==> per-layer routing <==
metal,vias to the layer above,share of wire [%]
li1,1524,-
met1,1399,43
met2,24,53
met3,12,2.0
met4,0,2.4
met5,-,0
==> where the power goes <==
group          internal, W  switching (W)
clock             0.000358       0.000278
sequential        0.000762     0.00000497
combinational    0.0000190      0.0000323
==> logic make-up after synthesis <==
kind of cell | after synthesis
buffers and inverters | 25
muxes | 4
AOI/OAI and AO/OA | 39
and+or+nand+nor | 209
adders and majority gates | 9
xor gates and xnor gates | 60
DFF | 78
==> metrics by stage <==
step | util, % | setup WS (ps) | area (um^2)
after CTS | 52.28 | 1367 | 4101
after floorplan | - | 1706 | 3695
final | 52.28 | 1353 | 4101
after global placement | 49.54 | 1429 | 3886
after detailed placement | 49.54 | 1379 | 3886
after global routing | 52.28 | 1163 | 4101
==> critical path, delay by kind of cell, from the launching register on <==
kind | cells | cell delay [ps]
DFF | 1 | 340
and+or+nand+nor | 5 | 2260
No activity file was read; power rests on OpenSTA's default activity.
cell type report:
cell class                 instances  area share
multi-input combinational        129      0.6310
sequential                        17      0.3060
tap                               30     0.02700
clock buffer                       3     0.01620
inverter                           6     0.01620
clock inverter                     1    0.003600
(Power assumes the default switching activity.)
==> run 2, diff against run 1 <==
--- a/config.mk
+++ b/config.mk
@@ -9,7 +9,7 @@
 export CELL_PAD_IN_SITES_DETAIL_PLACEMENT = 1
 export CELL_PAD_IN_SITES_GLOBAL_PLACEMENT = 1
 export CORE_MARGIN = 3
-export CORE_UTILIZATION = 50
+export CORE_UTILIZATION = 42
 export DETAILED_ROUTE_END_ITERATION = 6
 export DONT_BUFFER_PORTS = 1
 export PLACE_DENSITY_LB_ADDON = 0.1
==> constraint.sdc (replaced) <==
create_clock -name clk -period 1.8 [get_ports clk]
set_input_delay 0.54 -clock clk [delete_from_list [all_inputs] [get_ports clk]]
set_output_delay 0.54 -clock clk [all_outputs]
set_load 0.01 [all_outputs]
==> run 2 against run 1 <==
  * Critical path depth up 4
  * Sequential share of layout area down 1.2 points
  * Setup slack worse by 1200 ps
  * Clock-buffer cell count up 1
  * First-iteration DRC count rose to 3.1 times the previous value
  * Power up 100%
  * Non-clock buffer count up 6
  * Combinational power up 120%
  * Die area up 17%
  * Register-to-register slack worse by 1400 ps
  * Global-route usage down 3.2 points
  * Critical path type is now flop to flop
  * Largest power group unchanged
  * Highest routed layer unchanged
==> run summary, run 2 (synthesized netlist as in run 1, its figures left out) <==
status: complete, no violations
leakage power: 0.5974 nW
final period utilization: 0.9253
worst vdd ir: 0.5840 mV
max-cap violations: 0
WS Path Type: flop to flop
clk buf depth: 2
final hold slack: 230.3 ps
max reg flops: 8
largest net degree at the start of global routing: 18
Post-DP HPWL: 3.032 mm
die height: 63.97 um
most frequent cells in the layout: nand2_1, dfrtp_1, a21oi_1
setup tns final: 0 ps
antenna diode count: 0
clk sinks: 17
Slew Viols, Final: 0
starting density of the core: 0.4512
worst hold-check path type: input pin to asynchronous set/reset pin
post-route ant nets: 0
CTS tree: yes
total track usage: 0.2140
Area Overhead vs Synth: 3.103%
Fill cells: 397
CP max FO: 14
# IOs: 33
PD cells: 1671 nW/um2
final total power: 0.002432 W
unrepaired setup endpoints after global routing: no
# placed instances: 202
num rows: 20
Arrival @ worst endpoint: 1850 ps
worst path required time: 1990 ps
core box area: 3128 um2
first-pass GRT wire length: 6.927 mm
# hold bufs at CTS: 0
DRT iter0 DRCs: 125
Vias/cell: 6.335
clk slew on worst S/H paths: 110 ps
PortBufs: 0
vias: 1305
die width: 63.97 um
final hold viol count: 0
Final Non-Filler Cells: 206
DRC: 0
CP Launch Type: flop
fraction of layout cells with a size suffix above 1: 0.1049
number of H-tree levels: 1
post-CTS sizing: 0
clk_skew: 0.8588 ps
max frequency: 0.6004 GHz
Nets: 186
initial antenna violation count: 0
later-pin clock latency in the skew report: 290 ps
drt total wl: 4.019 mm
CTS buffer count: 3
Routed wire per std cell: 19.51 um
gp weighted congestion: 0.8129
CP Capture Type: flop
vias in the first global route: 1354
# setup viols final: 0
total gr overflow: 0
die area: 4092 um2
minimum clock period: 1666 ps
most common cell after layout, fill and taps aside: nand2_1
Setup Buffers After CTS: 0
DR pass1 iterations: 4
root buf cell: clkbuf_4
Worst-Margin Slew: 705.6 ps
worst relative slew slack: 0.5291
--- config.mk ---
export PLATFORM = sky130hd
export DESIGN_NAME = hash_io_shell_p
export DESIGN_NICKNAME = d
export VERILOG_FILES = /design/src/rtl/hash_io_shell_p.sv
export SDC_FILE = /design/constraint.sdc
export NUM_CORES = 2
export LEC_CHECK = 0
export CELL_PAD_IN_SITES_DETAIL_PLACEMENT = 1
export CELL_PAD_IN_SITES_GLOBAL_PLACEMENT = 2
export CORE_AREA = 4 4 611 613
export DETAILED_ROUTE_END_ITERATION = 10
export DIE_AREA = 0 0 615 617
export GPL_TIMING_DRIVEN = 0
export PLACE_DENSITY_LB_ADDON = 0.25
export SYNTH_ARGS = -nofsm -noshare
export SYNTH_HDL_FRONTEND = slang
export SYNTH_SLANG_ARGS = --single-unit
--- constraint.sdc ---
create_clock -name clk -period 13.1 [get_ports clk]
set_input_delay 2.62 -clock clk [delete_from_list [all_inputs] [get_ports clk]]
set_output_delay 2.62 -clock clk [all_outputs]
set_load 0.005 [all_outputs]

++++++++

- **Aim of the task**
What is needed is an exact copy of the lines above, from the one containing "run 2, diff" through the one containing "core box area: 3128 um2", with nothing added.

- **Answer to this exercise**
==> run 2, diff against run 1 <==
--- a/config.mk
+++ b/config.mk
@@ -9,7 +9,7 @@
 export CELL_PAD_IN_SITES_DETAIL_PLACEMENT = 1
 export CELL_PAD_IN_SITES_GLOBAL_PLACEMENT = 1
 export CORE_MARGIN = 3
-export CORE_UTILIZATION = 50
+export CORE_UTILIZATION = 42
 export DETAILED_ROUTE_END_ITERATION = 6
 export DONT_BUFFER_PORTS = 1
 export PLACE_DENSITY_LB_ADDON = 0.1
==> constraint.sdc (replaced) <==
create_clock -name clk -period 1.8 [get_ports clk]
set_input_delay 0.54 -clock clk [delete_from_list [all_inputs] [get_ports clk]]
set_output_delay 0.54 -clock clk [all_outputs]
set_load 0.01 [all_outputs]
==> run 2 against run 1 <==
  * Critical path depth up 4
  * Sequential share of layout area down 1.2 points
  * Setup slack worse by 1200 ps
  * Clock-buffer cell count up 1
  * First-iteration DRC count rose to 3.1 times the previous value
  * Power up 100%
  * Non-clock buffer count up 6
  * Combinational power up 120%
  * Die area up 17%
  * Register-to-register slack worse by 1400 ps
  * Global-route usage down 3.2 points
  * Critical path type is now flop to flop
  * Largest power group unchanged
  * Highest routed layer unchanged
==> run summary, run 2 (synthesized netlist as in run 1, its figures left out) <==
status: complete, no violations
leakage power: 0.5974 nW
final period utilization: 0.9253
worst vdd ir: 0.5840 mV
max-cap violations: 0
WS Path Type: flop to flop
clk buf depth: 2
final hold slack: 230.3 ps
max reg flops: 8
largest net degree at the start of global routing: 18
Post-DP HPWL: 3.032 mm
die height: 63.97 um
most frequent cells in the layout: nand2_1, dfrtp_1, a21oi_1
setup tns final: 0 ps
antenna diode count: 0
clk sinks: 17
Slew Viols, Final: 0
starting density of the core: 0.4512
worst hold-check path type: input pin to asynchronous set/reset pin
post-route ant nets: 0
CTS tree: yes
total track usage: 0.2140
Area Overhead vs Synth: 3.103%
Fill cells: 397
CP max FO: 14
# IOs: 33
PD cells: 1671 nW/um2
final total power: 0.002432 W
unrepaired setup endpoints after global routing: no
# placed instances: 202
num rows: 20
Arrival @ worst endpoint: 1850 ps
worst path required time: 1990 ps
core box area: 3128 um2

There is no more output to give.